[Saved entries]

==> design/flow/design.v <==
module smart_doorbell_top( 
input wire clk, reset, input wire [7:0] knock_in, mic_signal, 
input wire button,  
output reg led, vibration,  
output wire camera_active,  
output reg light_output ); 
wire knock_detected, mic_detected;  
parameter KNOCK_THRESHOLD = 8'd75; 
parameter MIC_THRESHOLD = 8'd150;  
assign knock_detected = (knock_in > KNOCK_THRESHOLD);  
assign mic_detected = (mic_signal > MIC_THRESHOLD);  
assign camera_active = 1'b1; 
always @(posedge clk or posedge reset) begin 
if (reset) begin led <= 0; vibration <= 0; light_output <= 1;  
end  
else begin led <= knock_detected || mic_detected || button; vibration <= led;  
light_output <= ~led;  
end  
end  
endmodule
==> design/flow/run.sh <==
#!/bin/bash
# OpenROAD 26Q1-2900-gdf79404cd8, Yosys 0.63+post, stock flow scripts
make -C /OpenROAD-flow-scripts/flow DESIGN_CONFIG=/design/flow/config.mk WORK_HOME=/design/flow/orfs finish
==> design/flow/config.mk <==
export PLATFORM = sky130hd
export DESIGN_NAME = smart_doorbell_top
export DESIGN_NICKNAME = smart_doorbell_top
export VERILOG_FILES = /design/flow/design.v
export SDC_FILE = /design/flow/constraint.sdc
export NUM_CORES = 4
export LEC_CHECK = 1
export CORE_AREA = 10 10 70 70
export DIE_AREA = 0 0 80 80
export SYNTH_HDL_FRONTEND = slang
==> design/flow/constraint.sdc <==
current_design smart_doorbell_top

set clk_period 1.0
set clk_io_pct 0.2

create_clock -name clk0 -period $clk_period [get_ports {clk}]

set non_clock_inputs [all_inputs -no_clocks]
set_input_delay [expr $clk_period * $clk_io_pct] -clock clk0 $non_clock_inputs
set_output_delay [expr $clk_period * $clk_io_pct] -clock clk0 [all_outputs]
==> out/summary.txt <==
Status: finished, violations left
Failing checks: setup timing
Layout Skew: 0.00249 ns
First-pass GRT wire length: 1.10 mm
Worst setup EP type: output port
Total global-route track usage: 0.0239
CTS Hold Bufs: 0
Post-CTS setup buffers: 0
Syn Inst Count: 12
Die W: 80 um
Final Critical Period: 1.01 ns
P&R area growth vs syn: 179%
Buffers added on ports: 19
Sequential area share after synthesis: 0.540
Num CTS Buffers: 3
Synth Warn #: 0
Critical Path AT: 0.81 ns
# setup viols final: 2
CTS tree: done
Max stage delay cell, worst path: dfstp_2
Bufs on Longest Clock Path: 2
Avg WL per Cell: 9.20 um
Post-synth top area share: 0.354
Startpoint types: flip-flop
P per Cell Area: 1050 mW/mm^2
Yosys cell count: 12
Initial antenna violation count: 0
CTS root buf: clkbuf_4
Core Density at Floorplan: 0.0414
Largest net degree at the start of global routing: 4
Mean post-synth cell area: 11.8 sq um
Reg2reg start: led
Reg2Reg Depth: 1
Crit-path leading delay family: flip-flops
Post-Synthesis Cell Area: 141 sq um
Chip area: 0.00640 sq mm
RSZ-0062 raised after global routing: yes
DR vias: 180
Crit Path Class: flip-flop to output port
Detailed Routing Iterations Pass 1: 2
Clock sinks: 3
Critical Path RT: 0.80 ns
Clock Latency Late Sink: 0.23 ns
Final ANT Viol Nets: 0
CP Cell Sequence: buf_2
Drt initial violations: 2
Count of tool warnings: 29
Ant. Diodes: 0
Core Util, Final: 0.115
WL final: 745 um
YS chip area: 141 sq um
Stages on worst setup path: 1
Row count: 21
Ratio of cells with drive above 1 in the final layout: 0.257
Pins over their slew limit: 0
Core Footprint: 0.00342 sq mm
Min-delay worst type: input pin to async pin
Final Cycle Share: 1.01
H-tree Lvls: 1
CP bufs+invs: 1
Drt drc: 0
GRT overflow: 0
Fmax: 0.988 GHz
Post-synth regs: 3
Final Hold Viols: 0
Cell area leaders: dfrtp_1 35%, dfstp_2 19%, a211oi_2 8.8%, a2111o_1 8.0%, a211o_1 6.2%
Leakage power figure: 0.161 nW
CP peak stage delay: 0.50 ns
Io pins: 23
Worst vdd ir: 0.000203 V
Cell taking the most area after synthesis: dfrtp_1
Post-DP HPWL: 653 um
Number of max-cap violations: 0
Critical R2R Capture: vibration
Library cells used by synthesis: 10
Final estimated routing congestion in global placement: 0.782
Setup_tns: -0.0132 ns
Worst setup margin: -0.0117 ns
Power, Total: 0.000414 W
Worst Path Max Fanout: 1
Vias per cell: 2.22
Worst-path clk slew: 0.04 ns
Vias in the first global route: 226
Die Span Y: 80 um
Worst R2R Setup Slack: 0.38 ns
-- cells by family after synthesis --
group,share of synthesized area
and+or+nand+nor,0.0443
AOI/OAI and AO/OA,0.283
DFF,0.540
other,0.0265
buffers and inverters,0.106
-- power breakdown --
part | switching, W | internal (W) | leakage (nW)
clock | 0.0000623 | 0.000150 | 0.0150
sequential | 0.00000138 | 0.000128 | 0.0289
combinational | 0.0000179 | 0.0000550 | 0.117
-- worst max-delay path by stage --
stage               to  slack, ns          from
6_report  light_output      -0.01  light_output
4_1_cts   light_output      -0.02  light_output
5_1_grt   light_output      -0.04  light_output
-- final cells by class --
type / instances / area (sq um)
fillers: 413 / 3020
repair buffers: 20 / 176
flip-flops and latches: 3 / 76.3
well taps: 46 / 57.6
multi-input cells: 6 / 50.0
clock buffers: 4 / 26.3
inverters: 2 / 7.51
-- cell usage in the layout, fill, tap and decap left out, types with 2 or more instances in the layout --
| cell | netlist | final |
|---|---|---|
| inv_1 | 2 | 2 |
| dfrtp_1 | 2 | 2 |
| buf_2 | 0 | 2 |
| clkdlybuf4s50_1 | 0 | 8 |
| clkbuf_4 | 0 | 3 |
| dlygate4sd2_1 | 0 | 5 |
| clkdlybuf4s15_1 | 0 | 3 |
-- Yosys cell counts, drive strengths merged --
cell type and count:
a2111o 1, a211o 1, a211oi 1, a21boi 1
buf 1, conb 1, dfrtp 2, dfstp 1
inv 2, nand4 1
-- flip-flops by register name, summed over array words and instances (netlist names) --
signal / count
light_output: 1
vibration: 1
led: 1
-- repair_timing --
item / in CTS / in global routing
endpoints found under the hold margin: 0 / 0
gates resized: 20 / 1
pin swaps: 4 / 0
setup endpoints to repair: 4 / 2
-- routing by layer --
metal / routed length, um / global-route usage / part of all wire / vias to the layer above
li1: - / - / - / 88
met1: 379 / 0.0300 / 0.51 / 71
met2: 177 / 0.0225 / 0.24 / 19
met3: 179 / 0.0295 / 0.24 / 2
met4: 8 / 0.00704 / 0.011 / 0
met5: 0 / 0 / 0 / -
-- per-stage QoR --
step	worst slack (ns)	hold WS (ns)	std cells	cell area, sq um
after floorplan	0.0196	-0.0471	12	141
after global placement	-0.478	0.375	77	389
after detailed placement	-0.486	0.374	77	389
after CTS	-0.0241	0.131	81	399
after global routing	-0.0421	0.155	81	394
final	-0.0117	0.139	81	394
Power figures rest on the tool's default switching activity, not on a simulated workload.
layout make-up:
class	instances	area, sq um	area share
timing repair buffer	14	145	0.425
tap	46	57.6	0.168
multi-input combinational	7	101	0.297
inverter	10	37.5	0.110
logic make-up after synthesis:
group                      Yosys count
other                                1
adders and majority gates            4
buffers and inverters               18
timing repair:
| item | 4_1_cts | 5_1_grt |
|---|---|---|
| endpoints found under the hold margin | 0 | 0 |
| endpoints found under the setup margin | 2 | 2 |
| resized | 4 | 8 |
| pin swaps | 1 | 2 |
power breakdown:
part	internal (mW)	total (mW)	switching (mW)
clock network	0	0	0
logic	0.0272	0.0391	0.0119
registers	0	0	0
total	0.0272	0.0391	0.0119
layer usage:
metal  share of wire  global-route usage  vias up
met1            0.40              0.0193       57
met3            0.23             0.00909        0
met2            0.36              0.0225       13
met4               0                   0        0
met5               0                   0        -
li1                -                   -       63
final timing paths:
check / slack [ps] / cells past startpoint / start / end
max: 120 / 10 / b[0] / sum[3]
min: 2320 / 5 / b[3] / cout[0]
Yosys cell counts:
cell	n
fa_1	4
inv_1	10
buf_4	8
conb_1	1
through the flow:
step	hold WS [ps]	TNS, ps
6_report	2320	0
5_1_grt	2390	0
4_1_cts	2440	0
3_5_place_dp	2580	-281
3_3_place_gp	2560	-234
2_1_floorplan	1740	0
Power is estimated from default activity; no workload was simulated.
**design/flow/design.v**
```verilog
module mux_2x1(i0, i1, select, out);
	input [31:0] i0, i1;
	input select;
	output [31:0] out;
	assign out = (select)?i1:i0;
endmodule
module mux_4x1(i0, i1, i2, i3, select, out);
	input [31:0] i0,i1,i2,i3;
	input [1:0] select;
	output [31:0] out;
	wire [31:0] out1, out2;
	mux_2x1 m1(i0, i1, select[0], out1);         
	mux_2x1 m2(i2, i3, select[0], out2);
	mux_2x1 m3(out1, out2, select[1], out);
endmodule
```
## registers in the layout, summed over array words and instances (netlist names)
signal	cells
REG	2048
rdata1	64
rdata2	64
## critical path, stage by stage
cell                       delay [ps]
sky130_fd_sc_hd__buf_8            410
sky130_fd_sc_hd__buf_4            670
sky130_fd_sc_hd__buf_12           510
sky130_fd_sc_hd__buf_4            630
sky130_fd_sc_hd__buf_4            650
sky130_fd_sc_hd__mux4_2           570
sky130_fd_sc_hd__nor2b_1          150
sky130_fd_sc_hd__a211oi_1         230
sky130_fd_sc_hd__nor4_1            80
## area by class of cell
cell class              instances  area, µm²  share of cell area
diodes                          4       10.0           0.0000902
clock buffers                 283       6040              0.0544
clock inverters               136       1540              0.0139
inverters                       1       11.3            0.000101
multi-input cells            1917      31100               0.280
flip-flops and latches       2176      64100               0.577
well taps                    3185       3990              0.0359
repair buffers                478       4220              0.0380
### ./design.v
`timescale 1ns / 1ps
module alarmSet(hour, minute, mode, turn, change, hourKeep, minuteKeep);
input[7:0] hour;
input[7:0] minute;
input[1:0] mode;
input turn;
input change;
output[7:0]hourKeep;
output[7:0] minuteKeep;
reg[7:0] hourKeep;
reg[7:0] minuteKeep;
initial begin
	hourKeep <= 0;
	minuteKeep <= 0;
end
always @(posedge change)begin
	if(mode == 2)begin
		if(turn == 1)
			hourKeep <= hourKeep + 1;
		if(turn == 0)
			minuteKeep <= minuteKeep + 1;
	end
end
endmodule
`timescale 1ns / 1ps
module clock(clk, reset, mode, turn, change, reset1, hour, minute, second, alert);
input clk;
input reset;
input[1:0] mode;
input turn;
input change;
input reset1;
output[7:0] hour;
output[7:0] minute;
output[7:0] second;
output alert;
wire m_bit;
wire s_bit;
wire clk_h;
wire clk_m;
wire clk_s;
wire rst;
counter a_counter(.clk_h(clk_h), .clk_m(clk_m), .clk_s(clk_s), .reset(rst), 
						.hour(hour), .minute(minute), .second(second),
						.m_bit(m_bit), .s_bit(s_bit));
control a_contorl(.clk(clk), .reset(reset), .mode(mode), 
						.turn(turn), .change(change), .reset1(reset1),
						.hour(hour), .minute(minute), .second(second),
						.m_bit(m_bit), .s_bit(s_bit),
						.rst(rst), .clk_h(clk_h), .clk_m(clk_m), .clk_s(clk_s), .alert(alert));
endmodule
$ cat /design/flow/design.v
`timescale 1ns / 1ps
module clk_1Hz(clk_50MHz, reset, clk_1Hz);
input clk_50MHz;
input reset;
output clk_1Hz;
reg clk_1Hz;
reg[24:0] count;
always @(posedge clk_50MHz or posedge reset)begin
	if(reset == 1)begin
		clk_1Hz <= 0;
		count <= 0;
	end
	else begin
		if(count == 25000000)begin
			clk_1Hz <= ~ clk_1Hz;
			count <= 0;
		end
		else
			count <= count + 1;
	end
end
endmodule
$ cat /design/flow/run.sh
#!/bin/bash
# OpenROAD 26Q1-2900-gdf79404cd8, Yosys 0.63+post, stock flow scripts
make -C /OpenROAD-flow-scripts/flow DESIGN_CONFIG=/design/flow/config.mk WORK_HOME=/design/flow/orfs finish
$ cat /design/flow/config.mk
export PLATFORM = sky130hd
export DESIGN_NAME = counter12
export DESIGN_NICKNAME = counter12
export VERILOG_FILES = /design/flow/design.v
export SDC_FILE = /design/flow/constraint.sdc
export NUM_CORES = 4
export LEC_CHECK = 1
export CORE_AREA = 10 10 72 72
export DIE_AREA = 0 0 82 82
$ cat /design/flow/constraint.sdc
current_design counter12

set clk_period 1.6
set clk_io_pct 0.2

create_clock -name clk0 -period $clk_period [get_ports {clk}]

set non_clock_inputs [all_inputs -no_clocks]
set_input_delay [expr $clk_period * $clk_io_pct] -clock clk0 $non_clock_inputs
set_output_delay [expr $clk_period * $clk_io_pct] -clock clk0 [all_outputs]
File: design/flow/design.v
module vga_sync
(
   input   wire          app_clk,
   input   wire          app_arst_n,
   input   wire          red_in,
   output  wire          vsync,
   output  wire          hsync,
   output  wire [02:00]  red,
   output  wire [02:00]  green,
   output  wire [01:00]  blue
);
reg  [02:00]  red_r, green_r;
reg  [01:00]  blue_r;
reg  [09:00]  row_cnt_r;
reg  [09:00]  col_cnt_r;
always @(posedge app_clk or negedge app_arst_n) begin
  if (~app_arst_n) begin
     red_r     <= 'b0; 
     green_r   <= 'b0;
     blue_r    <= 'b0;
     row_cnt_r <= 'b0;
     col_cnt_r <= 'b0;
  end else begin
     if (col_cnt_r == 10'd799) begin
         col_cnt_r   <= 'b0;
         if (row_cnt_r == 10'd520) begin
            row_cnt_r    <= 'b0;
         end else begin
            row_cnt_r    <= row_cnt_r + 1;
         end
     end else begin
         col_cnt_r   <= col_cnt_r + 1;
     end
     red_r     <= {red_in,red_in,red_in};
     green_r   <= {row_cnt_r[0],row_cnt_r[0],row_cnt_r[0]};
     blue_r    <= {col_cnt_r[0],col_cnt_r[0]};
  end
end
assign vsync   = ~(row_cnt_r < 10'd2);
assign hsync   = ~(col_cnt_r < 10'd96);
assign red     = red_r;
assign green   = green_r;
assign blue    = blue_r;
endmodule
==> /design/flow/run.sh <==
#!/bin/bash
# OpenROAD 26Q1-2900-gdf79404cd8, Yosys 0.63+post, stock flow scripts
make -C /OpenROAD-flow-scripts/flow DESIGN_CONFIG=/design/flow/config.mk WORK_HOME=/design/flow/orfs finish
==> /design/flow/config.mk <==
export PLATFORM = sky130hd
export DESIGN_NAME = mercury_8seg
export DESIGN_NICKNAME = mercury_8seg
export VERILOG_FILES = /design/flow/design.v
export SDC_FILE = /design/flow/constraint.sdc
export NUM_CORES = 4
export LEC_CHECK = 1
export CORE_AREA = 10 10 110 110
export DIE_AREA = 0 0 120 120
==> /design/flow/constraint.sdc <==
current_design mercury_8seg

set clk_period 5.0
set clk_io_pct 0.2

create_clock -name clk0 -period $clk_period [get_ports {app_clk}]

set non_clock_inputs [all_inputs -no_clocks]
set_input_delay [expr $clk_period * $clk_io_pct] -clock clk0 $non_clock_inputs
set_output_delay [expr $clk_period * $clk_io_pct] -clock clk0 [all_outputs]
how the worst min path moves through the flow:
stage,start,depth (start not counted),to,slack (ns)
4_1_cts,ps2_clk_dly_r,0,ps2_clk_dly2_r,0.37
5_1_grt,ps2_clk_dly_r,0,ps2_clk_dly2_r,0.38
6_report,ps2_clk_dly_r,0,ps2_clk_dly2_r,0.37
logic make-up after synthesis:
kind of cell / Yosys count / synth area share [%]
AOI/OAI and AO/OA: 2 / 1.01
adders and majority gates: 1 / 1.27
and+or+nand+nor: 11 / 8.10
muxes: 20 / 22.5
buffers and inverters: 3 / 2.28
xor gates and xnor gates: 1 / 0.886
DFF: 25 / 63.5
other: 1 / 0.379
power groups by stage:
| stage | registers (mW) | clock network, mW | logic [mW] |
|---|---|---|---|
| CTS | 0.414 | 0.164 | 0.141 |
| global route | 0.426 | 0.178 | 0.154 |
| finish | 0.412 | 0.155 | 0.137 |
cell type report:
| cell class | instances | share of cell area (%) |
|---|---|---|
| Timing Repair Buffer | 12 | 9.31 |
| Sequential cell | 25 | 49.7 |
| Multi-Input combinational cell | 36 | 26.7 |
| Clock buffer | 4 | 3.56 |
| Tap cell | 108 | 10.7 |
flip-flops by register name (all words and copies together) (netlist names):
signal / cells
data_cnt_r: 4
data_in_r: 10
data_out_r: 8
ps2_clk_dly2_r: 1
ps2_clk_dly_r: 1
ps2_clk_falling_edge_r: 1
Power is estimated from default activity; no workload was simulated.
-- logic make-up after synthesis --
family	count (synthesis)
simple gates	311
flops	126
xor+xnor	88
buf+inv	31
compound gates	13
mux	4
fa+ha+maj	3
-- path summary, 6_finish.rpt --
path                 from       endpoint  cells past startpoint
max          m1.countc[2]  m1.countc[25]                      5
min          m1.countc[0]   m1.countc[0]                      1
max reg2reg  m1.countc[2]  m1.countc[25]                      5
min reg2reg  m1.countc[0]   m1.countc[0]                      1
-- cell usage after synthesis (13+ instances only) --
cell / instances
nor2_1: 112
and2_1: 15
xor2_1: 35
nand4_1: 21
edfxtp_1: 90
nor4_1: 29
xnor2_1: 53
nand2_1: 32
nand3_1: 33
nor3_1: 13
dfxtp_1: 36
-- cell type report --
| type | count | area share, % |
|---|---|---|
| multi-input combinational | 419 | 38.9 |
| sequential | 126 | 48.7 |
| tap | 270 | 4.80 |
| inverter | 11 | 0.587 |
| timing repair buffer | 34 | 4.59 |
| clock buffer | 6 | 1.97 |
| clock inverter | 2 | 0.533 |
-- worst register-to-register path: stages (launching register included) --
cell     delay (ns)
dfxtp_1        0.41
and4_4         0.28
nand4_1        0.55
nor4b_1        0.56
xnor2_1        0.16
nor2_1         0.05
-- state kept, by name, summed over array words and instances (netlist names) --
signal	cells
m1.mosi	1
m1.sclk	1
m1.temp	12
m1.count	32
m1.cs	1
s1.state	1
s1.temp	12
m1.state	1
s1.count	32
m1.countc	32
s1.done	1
File: flow/design.v
`timescale 1 ns / 1 ps
	module bram_to_stream_dual_v1_0 #
	(
		parameter integer BRAM_DEPTH_BITS = 10,
		parameter integer C_M00_AXIS_TDATA_WIDTH	= 48,
		parameter integer BRAM_TDATA_WIDTH	= 64
	)
	(
        output wire [BRAM_DEPTH_BITS-1:0] bram_addr,
        input wire [BRAM_TDATA_WIDTH-1 : 0] bram_datain,
		input wire  m00_axis_aclk,
		input wire  m00_axis_aresetn,
		output wire  m00_axis_tvalid,
		output wire [C_M00_AXIS_TDATA_WIDTH-1 : 0] m00_axis_tdata,
		output wire [(C_M00_AXIS_TDATA_WIDTH/8)-1 : 0] m00_axis_tstrb,
		output wire  m00_axis_tlast,
		input wire  m00_axis_tready,
		input wire  m01_axis_aclk,
		input wire  m01_axis_aresetn,
		output wire  m01_axis_tvalid,
		output wire [C_M00_AXIS_TDATA_WIDTH-1 : 0] m01_axis_tdata,
		output wire [(C_M00_AXIS_TDATA_WIDTH/8)-1 : 0] m01_axis_tstrb,
		output wire  m01_axis_tlast,
		input wire  m01_axis_tready
	);
	bram_to_stream_dual_v1_0_M00_AXIS # ( 
		.C_M_AXIS_TDATA_WIDTH(C_M00_AXIS_TDATA_WIDTH)
	) bram_to_stream_dual_v1_0_M00_AXIS_inst (
		.M0_AXIS_ACLK(m00_axis_aclk),
		.M0_AXIS_ARESETN(m00_axis_aresetn),
		.M0_AXIS_TVALID(m00_axis_tvalid),
		.M0_AXIS_TDATA(m00_axis_tdata),
		.M0_AXIS_TSTRB(m00_axis_tstrb),
		.M0_AXIS_TLAST(m00_axis_tlast),
		.M0_AXIS_TREADY(m00_axis_tready),
		.M1_AXIS_ACLK(m01_axis_aclk),
		.M1_AXIS_ARESETN(m01_axis_aresetn),
		.M1_AXIS_TVALID(m01_axis_tvalid),
		.M1_AXIS_TDATA(m01_axis_tdata),
		.M1_AXIS_TSTRB(m01_axis_tstrb),
		.M1_AXIS_TLAST(m01_axis_tlast),
		.M1_AXIS_TREADY(m01_axis_tready),
		.BRAM_ADDR(bram_addr),
        .BRAM_DATAIN(bram_datain)
	);
	endmodule
`timescale 1 ns / 1 ps
	module bram_to_stream_dual_v1_0_M00_AXIS #
	(
		 parameter integer BRAM_DEPTH_BITS =  10,
		parameter integer C_M_AXIS_TDATA_WIDTH	= 48,
		parameter integer BRAM_TDATA_WIDTH	= 64
	)
	(
		output wire [BRAM_DEPTH_BITS-1:0] BRAM_ADDR,
        input wire [BRAM_TDATA_WIDTH-1 : 0] BRAM_DATAIN,
		input wire  M0_AXIS_ACLK, M1_AXIS_ACLK,
		input wire  M0_AXIS_ARESETN, M1_AXIS_ARESETN,
		output wire  M0_AXIS_TVALID, M1_AXIS_TVALID,
		output wire [C_M_AXIS_TDATA_WIDTH-1 : 0] M0_AXIS_TDATA, M1_AXIS_TDATA,
		output wire [(C_M_AXIS_TDATA_WIDTH/8)-1 : 0] M0_AXIS_TSTRB, M1_AXIS_TSTRB,
		output wire  M0_AXIS_TLAST, M1_AXIS_TLAST,
		input wire  M0_AXIS_TREADY, M1_AXIS_TREADY
	);
	localparam FILTER_SIZE = 16;
	localparam NUMBER_OF_REAL_IMAG_WORDS = 1024;
	localparam NUMBER_OF_OUTPUT_WORDS = NUMBER_OF_REAL_IMAG_WORDS + FILTER_SIZE;          
	parameter [1:0] IDLE = 2'b00,
	                SEND_STREAM   = 2'b01; 
	reg  [1:0] c_state , r_state ;
	reg r_axi_tvalid, c_axi_tvalid;
	reg c_axi_tlast, r_axi_tlast;
	wire [BRAM_DEPTH_BITS-1 : 0] r_read_pointer; 
	reg [BRAM_DEPTH_BITS : 0] r_read_ctr, c_read_ctr;      
    assign r_read_pointer = (r_read_ctr < NUMBER_OF_REAL_IMAG_WORDS) ? r_read_ctr[BRAM_DEPTH_BITS-1:0] : 'd0;
	assign BRAM_ADDR = r_read_pointer;
	assign M0_AXIS_TDATA	= (r_read_ctr <= NUMBER_OF_REAL_IMAG_WORDS) ? {BRAM_DATAIN[55:32], BRAM_DATAIN[23:0]} : 'd0;  
	assign M0_AXIS_TSTRB	= {(C_M_AXIS_TDATA_WIDTH/8){1'b1}};
	assign M0_AXIS_TVALID = r_axi_tvalid;
	assign M0_AXIS_TLAST	= r_axi_tlast;
	assign M1_AXIS_TDATA	= (r_read_ctr <= NUMBER_OF_REAL_IMAG_WORDS) ? {BRAM_DATAIN[55:32], BRAM_DATAIN[23:0]} : 'd0;  
	assign M1_AXIS_TSTRB	= {(C_M_AXIS_TDATA_WIDTH/8){1'b1}};
	assign M1_AXIS_TVALID = r_axi_tvalid;
	assign M1_AXIS_TLAST	= r_axi_tlast;
	always @(*) begin
		c_state  = r_state;
		c_axi_tvalid = r_axi_tvalid;
		c_axi_tlast = r_axi_tlast;
		c_read_ctr = r_read_ctr;
		case (r_state)
		IDLE: begin
			c_axi_tvalid = 1'b0;
			c_state = SEND_STREAM;
		end
		SEND_STREAM: begin
			c_axi_tvalid = 1'b1;
			if (M0_AXIS_TREADY & M1_AXIS_TREADY) begin
			    if (r_read_ctr == NUMBER_OF_REAL_IMAG_WORDS + FILTER_SIZE - 1)  
			         c_axi_tlast = 1'b1;
			    else 
			         c_axi_tlast = 1'b0;
				if (r_read_ctr == NUMBER_OF_REAL_IMAG_WORDS + FILTER_SIZE)
				    c_read_ctr = 'd1;
				else
				    c_read_ctr = r_read_ctr + 'd1;
			end
			c_state = SEND_STREAM;
		end
		default: begin 
			c_state = IDLE ; 
		end 
		endcase
	end
	always @(posedge M0_AXIS_ACLK) begin
		r_state  <= (!M0_AXIS_ARESETN) ?  'd0 : c_state;
		r_axi_tvalid <= (!M0_AXIS_ARESETN) ?  'd0 : c_axi_tvalid;
		r_axi_tlast <= (!M0_AXIS_ARESETN) ?  'd0 : c_axi_tlast;
		r_read_ctr <= (!M0_AXIS_ARESETN) ?  'd0 : c_read_ctr;
	end
endmodule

**What the exercise asks:** Print exactly the lines above, between the one holding "0.178 | 0.154 |" and the one holding "-- path summary, 6_finish.rpt", inclusive, and nothing besides.

**Response to the exercise:**
| global route | 0.426 | 0.178 | 0.154 |
| finish | 0.412 | 0.155 | 0.137 |
cell type report:
| cell class | instances | share of cell area (%) |
|---|---|---|
| Timing Repair Buffer | 12 | 9.31 |
| Sequential cell | 25 | 49.7 |
| Multi-Input combinational cell | 36 | 26.7 |
| Clock buffer | 4 | 3.56 |
| Tap cell | 108 | 10.7 |
flip-flops by register name (all words and copies together) (netlist names):
signal / cells
data_cnt_r: 4
data_in_r: 10
data_out_r: 8
ps2_clk_dly2_r: 1
ps2_clk_dly_r: 1
ps2_clk_falling_edge_r: 1
Power is estimated from default activity; no workload was simulated.
-- logic make-up after synthesis --
family	count (synthesis)
simple gates	311
flops	126
xor+xnor	88
buf+inv	31
compound gates	13
mux	4
fa+ha+maj	3
-- path summary, 6_finish.rpt --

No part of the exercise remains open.